▼▼▼

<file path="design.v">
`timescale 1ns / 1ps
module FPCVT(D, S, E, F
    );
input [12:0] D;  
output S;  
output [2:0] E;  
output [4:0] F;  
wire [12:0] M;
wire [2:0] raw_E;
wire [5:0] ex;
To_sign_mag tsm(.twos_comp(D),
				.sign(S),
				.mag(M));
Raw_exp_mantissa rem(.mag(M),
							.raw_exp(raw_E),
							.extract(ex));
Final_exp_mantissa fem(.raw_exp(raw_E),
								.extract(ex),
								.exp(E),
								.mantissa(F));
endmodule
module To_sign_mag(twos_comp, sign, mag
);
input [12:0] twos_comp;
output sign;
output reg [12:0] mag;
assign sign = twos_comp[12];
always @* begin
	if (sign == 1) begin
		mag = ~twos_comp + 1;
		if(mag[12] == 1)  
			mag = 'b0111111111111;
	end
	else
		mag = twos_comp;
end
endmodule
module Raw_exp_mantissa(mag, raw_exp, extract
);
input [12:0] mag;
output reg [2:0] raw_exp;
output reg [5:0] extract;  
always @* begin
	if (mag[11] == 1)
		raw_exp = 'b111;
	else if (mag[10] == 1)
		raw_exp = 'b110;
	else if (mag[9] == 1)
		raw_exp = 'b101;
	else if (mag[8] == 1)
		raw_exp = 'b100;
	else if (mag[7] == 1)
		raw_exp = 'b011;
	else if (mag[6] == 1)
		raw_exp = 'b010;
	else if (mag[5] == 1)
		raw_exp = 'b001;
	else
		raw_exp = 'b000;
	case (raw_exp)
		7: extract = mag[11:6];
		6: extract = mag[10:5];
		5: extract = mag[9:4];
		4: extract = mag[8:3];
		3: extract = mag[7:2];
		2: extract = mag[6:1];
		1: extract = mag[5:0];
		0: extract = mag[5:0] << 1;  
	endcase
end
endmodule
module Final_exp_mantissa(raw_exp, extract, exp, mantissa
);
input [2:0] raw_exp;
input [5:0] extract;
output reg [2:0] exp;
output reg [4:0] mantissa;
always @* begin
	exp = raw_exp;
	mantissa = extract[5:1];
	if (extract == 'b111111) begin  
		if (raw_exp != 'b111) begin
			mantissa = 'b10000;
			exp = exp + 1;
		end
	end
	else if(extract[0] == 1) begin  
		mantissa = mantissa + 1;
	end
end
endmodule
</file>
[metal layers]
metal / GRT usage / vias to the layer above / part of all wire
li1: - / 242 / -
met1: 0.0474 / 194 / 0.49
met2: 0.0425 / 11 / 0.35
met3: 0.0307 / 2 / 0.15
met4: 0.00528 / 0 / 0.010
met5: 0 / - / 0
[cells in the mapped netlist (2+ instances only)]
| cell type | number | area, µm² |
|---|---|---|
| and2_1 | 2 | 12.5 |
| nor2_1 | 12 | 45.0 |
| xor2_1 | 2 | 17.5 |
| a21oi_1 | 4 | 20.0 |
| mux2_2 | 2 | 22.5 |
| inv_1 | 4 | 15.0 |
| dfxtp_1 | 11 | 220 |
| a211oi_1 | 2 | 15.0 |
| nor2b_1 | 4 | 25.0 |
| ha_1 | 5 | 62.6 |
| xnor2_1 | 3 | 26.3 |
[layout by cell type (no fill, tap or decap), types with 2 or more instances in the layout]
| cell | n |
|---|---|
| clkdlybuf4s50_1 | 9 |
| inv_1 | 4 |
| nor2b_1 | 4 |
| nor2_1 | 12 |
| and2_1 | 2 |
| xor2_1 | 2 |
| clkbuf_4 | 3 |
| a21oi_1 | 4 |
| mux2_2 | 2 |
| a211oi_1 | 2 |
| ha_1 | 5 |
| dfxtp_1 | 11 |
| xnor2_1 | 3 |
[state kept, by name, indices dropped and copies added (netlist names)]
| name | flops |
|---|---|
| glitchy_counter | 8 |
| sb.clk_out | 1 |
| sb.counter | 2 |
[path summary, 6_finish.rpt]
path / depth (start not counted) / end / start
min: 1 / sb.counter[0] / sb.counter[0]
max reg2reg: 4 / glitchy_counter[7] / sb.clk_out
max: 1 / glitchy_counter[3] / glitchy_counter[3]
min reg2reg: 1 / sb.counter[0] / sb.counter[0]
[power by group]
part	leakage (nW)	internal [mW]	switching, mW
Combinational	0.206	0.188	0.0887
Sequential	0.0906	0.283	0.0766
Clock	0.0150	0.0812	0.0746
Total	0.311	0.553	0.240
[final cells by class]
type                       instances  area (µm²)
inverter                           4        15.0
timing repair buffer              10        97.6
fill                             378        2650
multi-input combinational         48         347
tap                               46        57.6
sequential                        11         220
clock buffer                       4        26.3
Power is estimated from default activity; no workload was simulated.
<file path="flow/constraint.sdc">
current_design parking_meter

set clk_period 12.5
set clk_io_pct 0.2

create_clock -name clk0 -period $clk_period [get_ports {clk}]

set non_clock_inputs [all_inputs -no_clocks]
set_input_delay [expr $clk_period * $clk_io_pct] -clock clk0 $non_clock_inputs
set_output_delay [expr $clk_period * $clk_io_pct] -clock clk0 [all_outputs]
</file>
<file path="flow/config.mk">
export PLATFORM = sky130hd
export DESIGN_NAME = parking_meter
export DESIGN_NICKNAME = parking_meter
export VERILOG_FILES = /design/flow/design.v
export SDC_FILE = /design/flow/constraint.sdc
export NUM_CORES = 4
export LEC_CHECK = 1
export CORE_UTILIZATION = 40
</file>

▲▲▲
▼▼▼

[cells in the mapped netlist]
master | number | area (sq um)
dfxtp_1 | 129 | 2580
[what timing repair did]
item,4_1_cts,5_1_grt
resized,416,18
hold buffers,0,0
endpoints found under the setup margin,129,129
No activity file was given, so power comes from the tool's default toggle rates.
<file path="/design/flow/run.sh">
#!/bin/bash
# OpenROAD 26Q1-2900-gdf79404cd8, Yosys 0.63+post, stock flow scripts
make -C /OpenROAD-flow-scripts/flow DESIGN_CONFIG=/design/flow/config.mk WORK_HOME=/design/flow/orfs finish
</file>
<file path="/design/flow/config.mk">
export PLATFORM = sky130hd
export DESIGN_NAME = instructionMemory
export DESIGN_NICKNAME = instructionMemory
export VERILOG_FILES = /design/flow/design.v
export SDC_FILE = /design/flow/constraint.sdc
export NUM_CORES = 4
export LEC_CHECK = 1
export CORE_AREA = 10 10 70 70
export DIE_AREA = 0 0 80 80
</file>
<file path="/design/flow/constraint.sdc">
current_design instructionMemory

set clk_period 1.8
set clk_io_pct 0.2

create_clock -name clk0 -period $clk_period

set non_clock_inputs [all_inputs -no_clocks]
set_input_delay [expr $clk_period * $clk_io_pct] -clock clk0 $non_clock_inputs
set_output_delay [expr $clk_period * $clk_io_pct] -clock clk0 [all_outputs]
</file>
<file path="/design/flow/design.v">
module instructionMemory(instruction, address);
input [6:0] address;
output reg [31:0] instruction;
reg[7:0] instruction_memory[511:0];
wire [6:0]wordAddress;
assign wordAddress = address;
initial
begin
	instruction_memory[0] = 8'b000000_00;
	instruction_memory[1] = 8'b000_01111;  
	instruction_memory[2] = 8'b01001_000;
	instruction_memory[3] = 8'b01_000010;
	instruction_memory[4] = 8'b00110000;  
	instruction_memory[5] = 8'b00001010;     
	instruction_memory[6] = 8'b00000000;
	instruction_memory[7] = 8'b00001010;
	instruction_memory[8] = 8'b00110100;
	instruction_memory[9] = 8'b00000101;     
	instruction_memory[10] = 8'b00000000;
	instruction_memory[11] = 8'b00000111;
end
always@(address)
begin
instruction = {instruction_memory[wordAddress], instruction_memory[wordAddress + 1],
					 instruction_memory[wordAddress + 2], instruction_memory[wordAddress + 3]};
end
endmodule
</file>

▲▲▲
▼▼▼

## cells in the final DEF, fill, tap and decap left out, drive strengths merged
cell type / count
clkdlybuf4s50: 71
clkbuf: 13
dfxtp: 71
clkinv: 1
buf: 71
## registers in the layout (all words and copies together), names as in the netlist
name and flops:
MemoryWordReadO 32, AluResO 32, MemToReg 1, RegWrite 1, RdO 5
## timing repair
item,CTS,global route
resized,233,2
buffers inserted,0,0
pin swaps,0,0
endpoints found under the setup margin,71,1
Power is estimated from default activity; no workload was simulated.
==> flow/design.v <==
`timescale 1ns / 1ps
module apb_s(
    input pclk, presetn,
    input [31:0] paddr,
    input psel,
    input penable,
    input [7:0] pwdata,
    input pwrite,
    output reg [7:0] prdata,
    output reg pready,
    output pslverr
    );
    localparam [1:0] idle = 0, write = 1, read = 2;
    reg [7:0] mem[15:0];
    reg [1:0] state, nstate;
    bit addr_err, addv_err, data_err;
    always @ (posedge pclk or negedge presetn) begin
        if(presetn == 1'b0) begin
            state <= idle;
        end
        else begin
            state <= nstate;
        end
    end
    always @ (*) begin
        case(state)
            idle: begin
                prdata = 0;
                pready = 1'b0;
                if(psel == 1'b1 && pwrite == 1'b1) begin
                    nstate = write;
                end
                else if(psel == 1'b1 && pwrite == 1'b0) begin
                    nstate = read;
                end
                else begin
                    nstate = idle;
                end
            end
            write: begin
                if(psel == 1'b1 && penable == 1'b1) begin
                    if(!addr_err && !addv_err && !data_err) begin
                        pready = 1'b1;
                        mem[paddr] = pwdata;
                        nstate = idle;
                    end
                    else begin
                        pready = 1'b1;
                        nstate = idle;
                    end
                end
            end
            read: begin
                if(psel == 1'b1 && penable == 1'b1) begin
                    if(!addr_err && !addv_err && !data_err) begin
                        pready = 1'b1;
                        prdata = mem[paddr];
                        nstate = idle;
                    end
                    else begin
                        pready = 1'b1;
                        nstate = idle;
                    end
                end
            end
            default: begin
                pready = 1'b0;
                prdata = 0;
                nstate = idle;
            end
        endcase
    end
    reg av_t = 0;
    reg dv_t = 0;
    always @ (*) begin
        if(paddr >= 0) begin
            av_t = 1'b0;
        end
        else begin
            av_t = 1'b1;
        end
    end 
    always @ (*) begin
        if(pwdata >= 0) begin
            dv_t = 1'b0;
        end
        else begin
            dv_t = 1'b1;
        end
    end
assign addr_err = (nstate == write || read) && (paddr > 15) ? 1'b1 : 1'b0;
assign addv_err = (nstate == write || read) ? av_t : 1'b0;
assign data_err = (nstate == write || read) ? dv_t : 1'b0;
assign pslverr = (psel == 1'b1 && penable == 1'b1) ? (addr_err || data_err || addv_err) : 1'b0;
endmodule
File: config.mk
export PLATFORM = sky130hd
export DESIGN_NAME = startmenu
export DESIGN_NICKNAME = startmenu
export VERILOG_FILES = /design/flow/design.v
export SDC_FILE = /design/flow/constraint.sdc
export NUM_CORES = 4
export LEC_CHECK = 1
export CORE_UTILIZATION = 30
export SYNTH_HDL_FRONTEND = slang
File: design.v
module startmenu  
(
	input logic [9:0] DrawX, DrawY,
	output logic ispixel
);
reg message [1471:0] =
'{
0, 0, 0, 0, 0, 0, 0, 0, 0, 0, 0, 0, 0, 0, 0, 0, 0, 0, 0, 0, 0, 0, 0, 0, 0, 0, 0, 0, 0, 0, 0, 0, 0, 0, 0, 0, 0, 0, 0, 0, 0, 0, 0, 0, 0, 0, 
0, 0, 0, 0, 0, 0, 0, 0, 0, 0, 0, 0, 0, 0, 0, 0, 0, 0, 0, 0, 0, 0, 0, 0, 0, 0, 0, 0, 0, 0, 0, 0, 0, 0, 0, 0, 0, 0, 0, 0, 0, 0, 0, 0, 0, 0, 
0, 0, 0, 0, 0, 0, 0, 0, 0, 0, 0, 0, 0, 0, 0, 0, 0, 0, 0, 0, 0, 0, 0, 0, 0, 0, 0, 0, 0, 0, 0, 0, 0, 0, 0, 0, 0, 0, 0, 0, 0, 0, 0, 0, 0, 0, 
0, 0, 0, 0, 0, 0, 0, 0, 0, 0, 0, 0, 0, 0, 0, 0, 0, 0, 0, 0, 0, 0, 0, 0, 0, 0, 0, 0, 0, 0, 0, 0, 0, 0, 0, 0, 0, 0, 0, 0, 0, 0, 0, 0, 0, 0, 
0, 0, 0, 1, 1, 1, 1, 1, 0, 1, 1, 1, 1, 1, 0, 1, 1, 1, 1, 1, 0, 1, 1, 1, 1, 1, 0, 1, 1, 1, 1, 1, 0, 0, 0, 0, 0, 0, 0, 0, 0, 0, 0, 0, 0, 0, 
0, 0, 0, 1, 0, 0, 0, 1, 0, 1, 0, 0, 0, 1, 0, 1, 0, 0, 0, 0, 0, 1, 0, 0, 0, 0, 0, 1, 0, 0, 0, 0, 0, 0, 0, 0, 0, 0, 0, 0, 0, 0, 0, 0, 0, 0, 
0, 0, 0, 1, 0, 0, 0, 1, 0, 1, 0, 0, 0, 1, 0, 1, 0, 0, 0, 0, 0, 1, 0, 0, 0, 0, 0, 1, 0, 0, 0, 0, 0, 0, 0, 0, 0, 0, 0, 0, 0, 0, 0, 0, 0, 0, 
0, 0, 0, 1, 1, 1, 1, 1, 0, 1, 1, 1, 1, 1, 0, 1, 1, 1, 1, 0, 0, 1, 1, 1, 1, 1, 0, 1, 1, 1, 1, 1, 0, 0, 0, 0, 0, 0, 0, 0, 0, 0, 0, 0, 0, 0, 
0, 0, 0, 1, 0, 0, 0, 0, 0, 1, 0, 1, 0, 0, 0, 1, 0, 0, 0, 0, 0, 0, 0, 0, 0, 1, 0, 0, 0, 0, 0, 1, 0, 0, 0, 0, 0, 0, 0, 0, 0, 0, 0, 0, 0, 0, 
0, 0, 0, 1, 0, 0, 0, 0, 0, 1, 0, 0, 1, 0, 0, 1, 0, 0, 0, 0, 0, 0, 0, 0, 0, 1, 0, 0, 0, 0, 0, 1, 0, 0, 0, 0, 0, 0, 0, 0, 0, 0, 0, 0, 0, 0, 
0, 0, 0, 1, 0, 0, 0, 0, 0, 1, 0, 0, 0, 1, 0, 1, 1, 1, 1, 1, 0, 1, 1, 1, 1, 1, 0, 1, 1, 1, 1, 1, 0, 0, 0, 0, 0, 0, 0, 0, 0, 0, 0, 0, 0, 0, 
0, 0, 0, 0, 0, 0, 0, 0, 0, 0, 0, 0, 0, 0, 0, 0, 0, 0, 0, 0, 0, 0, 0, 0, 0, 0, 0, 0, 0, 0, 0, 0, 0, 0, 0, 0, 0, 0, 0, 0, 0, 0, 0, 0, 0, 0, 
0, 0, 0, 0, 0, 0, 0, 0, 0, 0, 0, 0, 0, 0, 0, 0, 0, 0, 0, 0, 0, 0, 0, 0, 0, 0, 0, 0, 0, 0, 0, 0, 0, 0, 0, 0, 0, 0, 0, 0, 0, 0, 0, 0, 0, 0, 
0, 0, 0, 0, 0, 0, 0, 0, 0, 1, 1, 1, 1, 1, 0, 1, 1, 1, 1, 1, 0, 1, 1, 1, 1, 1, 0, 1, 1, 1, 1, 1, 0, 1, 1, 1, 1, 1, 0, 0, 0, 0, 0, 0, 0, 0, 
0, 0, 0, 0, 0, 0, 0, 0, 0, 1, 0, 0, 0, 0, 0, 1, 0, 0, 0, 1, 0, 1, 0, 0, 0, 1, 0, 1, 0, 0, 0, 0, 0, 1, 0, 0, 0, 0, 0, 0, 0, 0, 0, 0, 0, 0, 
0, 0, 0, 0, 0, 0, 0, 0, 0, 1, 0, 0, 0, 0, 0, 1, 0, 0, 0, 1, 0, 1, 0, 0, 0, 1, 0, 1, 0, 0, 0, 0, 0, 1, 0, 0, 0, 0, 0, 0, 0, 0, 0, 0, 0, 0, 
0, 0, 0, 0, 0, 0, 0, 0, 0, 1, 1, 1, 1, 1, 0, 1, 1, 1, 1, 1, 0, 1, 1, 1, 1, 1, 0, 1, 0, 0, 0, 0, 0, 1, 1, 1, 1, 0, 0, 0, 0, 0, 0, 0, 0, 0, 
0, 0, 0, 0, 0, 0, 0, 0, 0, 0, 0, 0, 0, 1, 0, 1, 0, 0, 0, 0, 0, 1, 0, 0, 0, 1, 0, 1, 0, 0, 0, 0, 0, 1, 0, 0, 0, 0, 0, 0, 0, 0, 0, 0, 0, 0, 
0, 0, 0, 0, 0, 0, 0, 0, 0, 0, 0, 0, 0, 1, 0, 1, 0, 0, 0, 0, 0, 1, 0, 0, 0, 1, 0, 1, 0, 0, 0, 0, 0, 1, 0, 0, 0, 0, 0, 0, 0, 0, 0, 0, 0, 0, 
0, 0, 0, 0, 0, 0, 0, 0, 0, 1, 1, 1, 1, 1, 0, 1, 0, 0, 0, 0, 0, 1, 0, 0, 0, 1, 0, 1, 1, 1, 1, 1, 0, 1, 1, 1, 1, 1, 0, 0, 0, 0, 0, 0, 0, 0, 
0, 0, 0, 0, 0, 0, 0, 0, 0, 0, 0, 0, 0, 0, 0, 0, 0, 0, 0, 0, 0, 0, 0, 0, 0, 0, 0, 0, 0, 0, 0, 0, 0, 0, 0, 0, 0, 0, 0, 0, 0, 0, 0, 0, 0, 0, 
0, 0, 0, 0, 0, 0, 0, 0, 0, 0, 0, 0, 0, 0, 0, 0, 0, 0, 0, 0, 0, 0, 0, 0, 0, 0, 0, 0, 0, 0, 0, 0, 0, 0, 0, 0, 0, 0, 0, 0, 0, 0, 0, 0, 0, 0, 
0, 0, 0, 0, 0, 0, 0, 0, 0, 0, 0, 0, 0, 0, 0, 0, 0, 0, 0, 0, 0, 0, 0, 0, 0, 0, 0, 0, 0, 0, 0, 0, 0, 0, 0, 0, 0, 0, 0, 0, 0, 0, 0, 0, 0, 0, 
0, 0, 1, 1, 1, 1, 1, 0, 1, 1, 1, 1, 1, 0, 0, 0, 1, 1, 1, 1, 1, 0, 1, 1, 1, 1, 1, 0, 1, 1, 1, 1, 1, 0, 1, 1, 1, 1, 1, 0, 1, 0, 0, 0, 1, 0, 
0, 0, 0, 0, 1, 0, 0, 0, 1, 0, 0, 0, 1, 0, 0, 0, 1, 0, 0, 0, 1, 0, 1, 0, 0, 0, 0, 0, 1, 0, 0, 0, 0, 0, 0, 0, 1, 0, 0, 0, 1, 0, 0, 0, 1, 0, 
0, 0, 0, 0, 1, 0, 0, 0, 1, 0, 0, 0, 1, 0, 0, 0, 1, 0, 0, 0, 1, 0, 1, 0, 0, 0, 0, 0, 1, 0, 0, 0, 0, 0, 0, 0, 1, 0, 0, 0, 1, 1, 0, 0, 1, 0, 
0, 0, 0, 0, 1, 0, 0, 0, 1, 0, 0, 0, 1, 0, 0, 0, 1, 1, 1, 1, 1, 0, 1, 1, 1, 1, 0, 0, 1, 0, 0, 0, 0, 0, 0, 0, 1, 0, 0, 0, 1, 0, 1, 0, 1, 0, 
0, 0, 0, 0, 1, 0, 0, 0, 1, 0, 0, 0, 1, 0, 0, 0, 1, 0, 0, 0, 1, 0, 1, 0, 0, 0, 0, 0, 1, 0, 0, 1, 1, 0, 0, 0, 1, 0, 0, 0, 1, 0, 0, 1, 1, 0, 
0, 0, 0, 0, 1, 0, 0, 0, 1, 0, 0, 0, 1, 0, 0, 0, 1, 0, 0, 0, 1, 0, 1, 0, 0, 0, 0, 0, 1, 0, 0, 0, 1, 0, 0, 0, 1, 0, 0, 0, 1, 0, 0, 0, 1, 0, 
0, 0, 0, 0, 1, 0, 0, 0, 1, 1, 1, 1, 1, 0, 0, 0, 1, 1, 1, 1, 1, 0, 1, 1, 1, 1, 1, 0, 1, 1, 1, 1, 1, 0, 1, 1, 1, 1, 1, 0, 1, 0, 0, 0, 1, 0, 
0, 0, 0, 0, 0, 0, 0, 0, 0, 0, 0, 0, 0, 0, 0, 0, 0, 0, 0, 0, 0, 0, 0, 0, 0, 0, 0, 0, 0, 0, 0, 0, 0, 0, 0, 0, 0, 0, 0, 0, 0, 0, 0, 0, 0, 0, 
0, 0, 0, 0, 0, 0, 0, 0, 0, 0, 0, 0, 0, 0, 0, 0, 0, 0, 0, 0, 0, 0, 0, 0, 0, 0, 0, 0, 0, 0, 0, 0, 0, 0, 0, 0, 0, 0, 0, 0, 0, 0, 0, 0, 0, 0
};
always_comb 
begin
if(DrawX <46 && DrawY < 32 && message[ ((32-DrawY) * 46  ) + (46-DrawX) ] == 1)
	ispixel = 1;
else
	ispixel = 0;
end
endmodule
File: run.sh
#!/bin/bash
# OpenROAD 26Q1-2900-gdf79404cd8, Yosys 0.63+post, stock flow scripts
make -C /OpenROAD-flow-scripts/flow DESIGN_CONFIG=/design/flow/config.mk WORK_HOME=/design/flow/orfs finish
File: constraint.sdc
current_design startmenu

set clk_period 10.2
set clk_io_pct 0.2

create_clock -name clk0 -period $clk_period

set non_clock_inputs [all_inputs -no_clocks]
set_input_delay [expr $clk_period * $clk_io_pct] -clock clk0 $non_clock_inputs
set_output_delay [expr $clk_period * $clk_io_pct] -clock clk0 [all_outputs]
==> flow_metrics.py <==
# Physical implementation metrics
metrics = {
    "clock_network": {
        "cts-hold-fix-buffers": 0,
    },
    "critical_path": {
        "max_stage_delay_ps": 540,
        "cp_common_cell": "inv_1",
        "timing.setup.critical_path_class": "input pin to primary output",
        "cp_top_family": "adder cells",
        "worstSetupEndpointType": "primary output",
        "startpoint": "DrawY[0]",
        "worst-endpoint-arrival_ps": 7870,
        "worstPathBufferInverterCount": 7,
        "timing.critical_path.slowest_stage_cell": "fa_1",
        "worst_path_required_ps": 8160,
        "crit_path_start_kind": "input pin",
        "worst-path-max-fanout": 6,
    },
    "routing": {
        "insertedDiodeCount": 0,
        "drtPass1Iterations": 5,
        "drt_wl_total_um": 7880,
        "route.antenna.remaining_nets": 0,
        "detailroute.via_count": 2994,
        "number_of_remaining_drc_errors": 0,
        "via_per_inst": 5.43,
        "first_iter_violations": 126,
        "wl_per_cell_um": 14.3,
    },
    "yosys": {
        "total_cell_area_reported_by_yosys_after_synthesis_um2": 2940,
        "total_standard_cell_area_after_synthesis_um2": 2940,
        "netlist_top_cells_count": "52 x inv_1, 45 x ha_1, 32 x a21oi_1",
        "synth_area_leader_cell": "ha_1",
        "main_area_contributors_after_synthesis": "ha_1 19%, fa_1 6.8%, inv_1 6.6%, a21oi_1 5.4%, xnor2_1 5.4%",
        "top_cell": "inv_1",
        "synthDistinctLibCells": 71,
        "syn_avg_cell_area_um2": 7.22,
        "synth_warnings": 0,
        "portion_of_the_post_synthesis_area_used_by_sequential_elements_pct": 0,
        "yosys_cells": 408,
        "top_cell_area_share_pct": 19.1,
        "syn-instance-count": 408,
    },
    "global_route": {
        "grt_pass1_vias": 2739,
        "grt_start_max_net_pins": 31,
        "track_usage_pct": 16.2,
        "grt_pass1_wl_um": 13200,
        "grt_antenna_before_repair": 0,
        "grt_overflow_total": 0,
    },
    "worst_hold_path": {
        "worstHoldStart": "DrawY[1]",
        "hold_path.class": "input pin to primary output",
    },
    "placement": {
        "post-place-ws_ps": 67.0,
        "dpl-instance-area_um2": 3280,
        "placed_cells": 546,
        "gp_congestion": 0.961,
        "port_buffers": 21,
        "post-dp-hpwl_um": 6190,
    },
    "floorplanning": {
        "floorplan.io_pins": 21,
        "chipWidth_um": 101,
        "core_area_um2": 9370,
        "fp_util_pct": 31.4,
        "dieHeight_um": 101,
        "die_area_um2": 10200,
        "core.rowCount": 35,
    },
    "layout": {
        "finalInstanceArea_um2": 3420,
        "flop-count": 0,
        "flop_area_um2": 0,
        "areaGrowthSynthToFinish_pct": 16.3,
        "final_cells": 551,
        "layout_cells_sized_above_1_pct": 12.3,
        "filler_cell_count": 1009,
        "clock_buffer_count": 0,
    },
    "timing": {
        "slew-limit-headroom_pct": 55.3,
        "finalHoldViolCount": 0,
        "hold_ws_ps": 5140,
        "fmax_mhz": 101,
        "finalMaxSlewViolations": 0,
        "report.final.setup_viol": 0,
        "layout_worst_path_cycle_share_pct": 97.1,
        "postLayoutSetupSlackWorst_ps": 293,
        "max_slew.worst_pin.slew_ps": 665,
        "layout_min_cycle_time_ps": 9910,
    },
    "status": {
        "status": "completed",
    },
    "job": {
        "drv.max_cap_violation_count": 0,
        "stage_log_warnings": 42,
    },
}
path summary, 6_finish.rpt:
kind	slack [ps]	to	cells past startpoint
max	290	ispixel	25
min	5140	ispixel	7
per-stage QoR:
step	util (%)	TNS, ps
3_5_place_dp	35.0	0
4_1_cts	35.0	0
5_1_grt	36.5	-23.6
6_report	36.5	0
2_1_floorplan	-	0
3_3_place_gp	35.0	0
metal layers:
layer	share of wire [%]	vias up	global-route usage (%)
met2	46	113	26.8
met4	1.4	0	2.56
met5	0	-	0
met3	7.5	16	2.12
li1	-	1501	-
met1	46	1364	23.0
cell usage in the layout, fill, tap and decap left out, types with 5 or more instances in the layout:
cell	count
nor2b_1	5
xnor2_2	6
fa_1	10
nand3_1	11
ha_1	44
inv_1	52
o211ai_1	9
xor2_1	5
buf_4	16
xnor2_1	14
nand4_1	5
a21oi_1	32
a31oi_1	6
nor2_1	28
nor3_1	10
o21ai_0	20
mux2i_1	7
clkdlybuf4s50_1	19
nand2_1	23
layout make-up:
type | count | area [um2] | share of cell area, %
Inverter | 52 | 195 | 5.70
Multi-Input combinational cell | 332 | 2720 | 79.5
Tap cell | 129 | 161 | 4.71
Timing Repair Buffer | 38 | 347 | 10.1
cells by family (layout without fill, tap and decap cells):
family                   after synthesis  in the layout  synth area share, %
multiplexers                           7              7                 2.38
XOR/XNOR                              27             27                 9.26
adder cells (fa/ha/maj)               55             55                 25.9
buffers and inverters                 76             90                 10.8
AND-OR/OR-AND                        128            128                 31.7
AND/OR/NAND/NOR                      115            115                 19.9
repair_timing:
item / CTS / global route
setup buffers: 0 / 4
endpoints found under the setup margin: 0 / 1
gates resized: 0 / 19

▲▲▲

> _WORK REQUIRED_
Would you please repeat exactly the lines above, starting at the line with "[cells in the mapped netlist (2+" and stopping at the line with "xnor2_1 | 3 | 26.3 |", both included?

> _RESULT BELOW_
[cells in the mapped netlist (2+ instances only)]
| cell type | number | area, µm² |
|---|---|---|
| and2_1 | 2 | 12.5 |
| nor2_1 | 12 | 45.0 |
| xor2_1 | 2 | 17.5 |
| a21oi_1 | 4 | 20.0 |
| mux2_2 | 2 | 22.5 |
| inv_1 | 4 | 15.0 |
| dfxtp_1 | 11 | 220 |
| a211oi_1 | 2 | 15.0 |
| nor2b_1 | 4 | 25.0 |
| ha_1 | 5 | 62.6 |
| xnor2_1 | 3 | 26.3 |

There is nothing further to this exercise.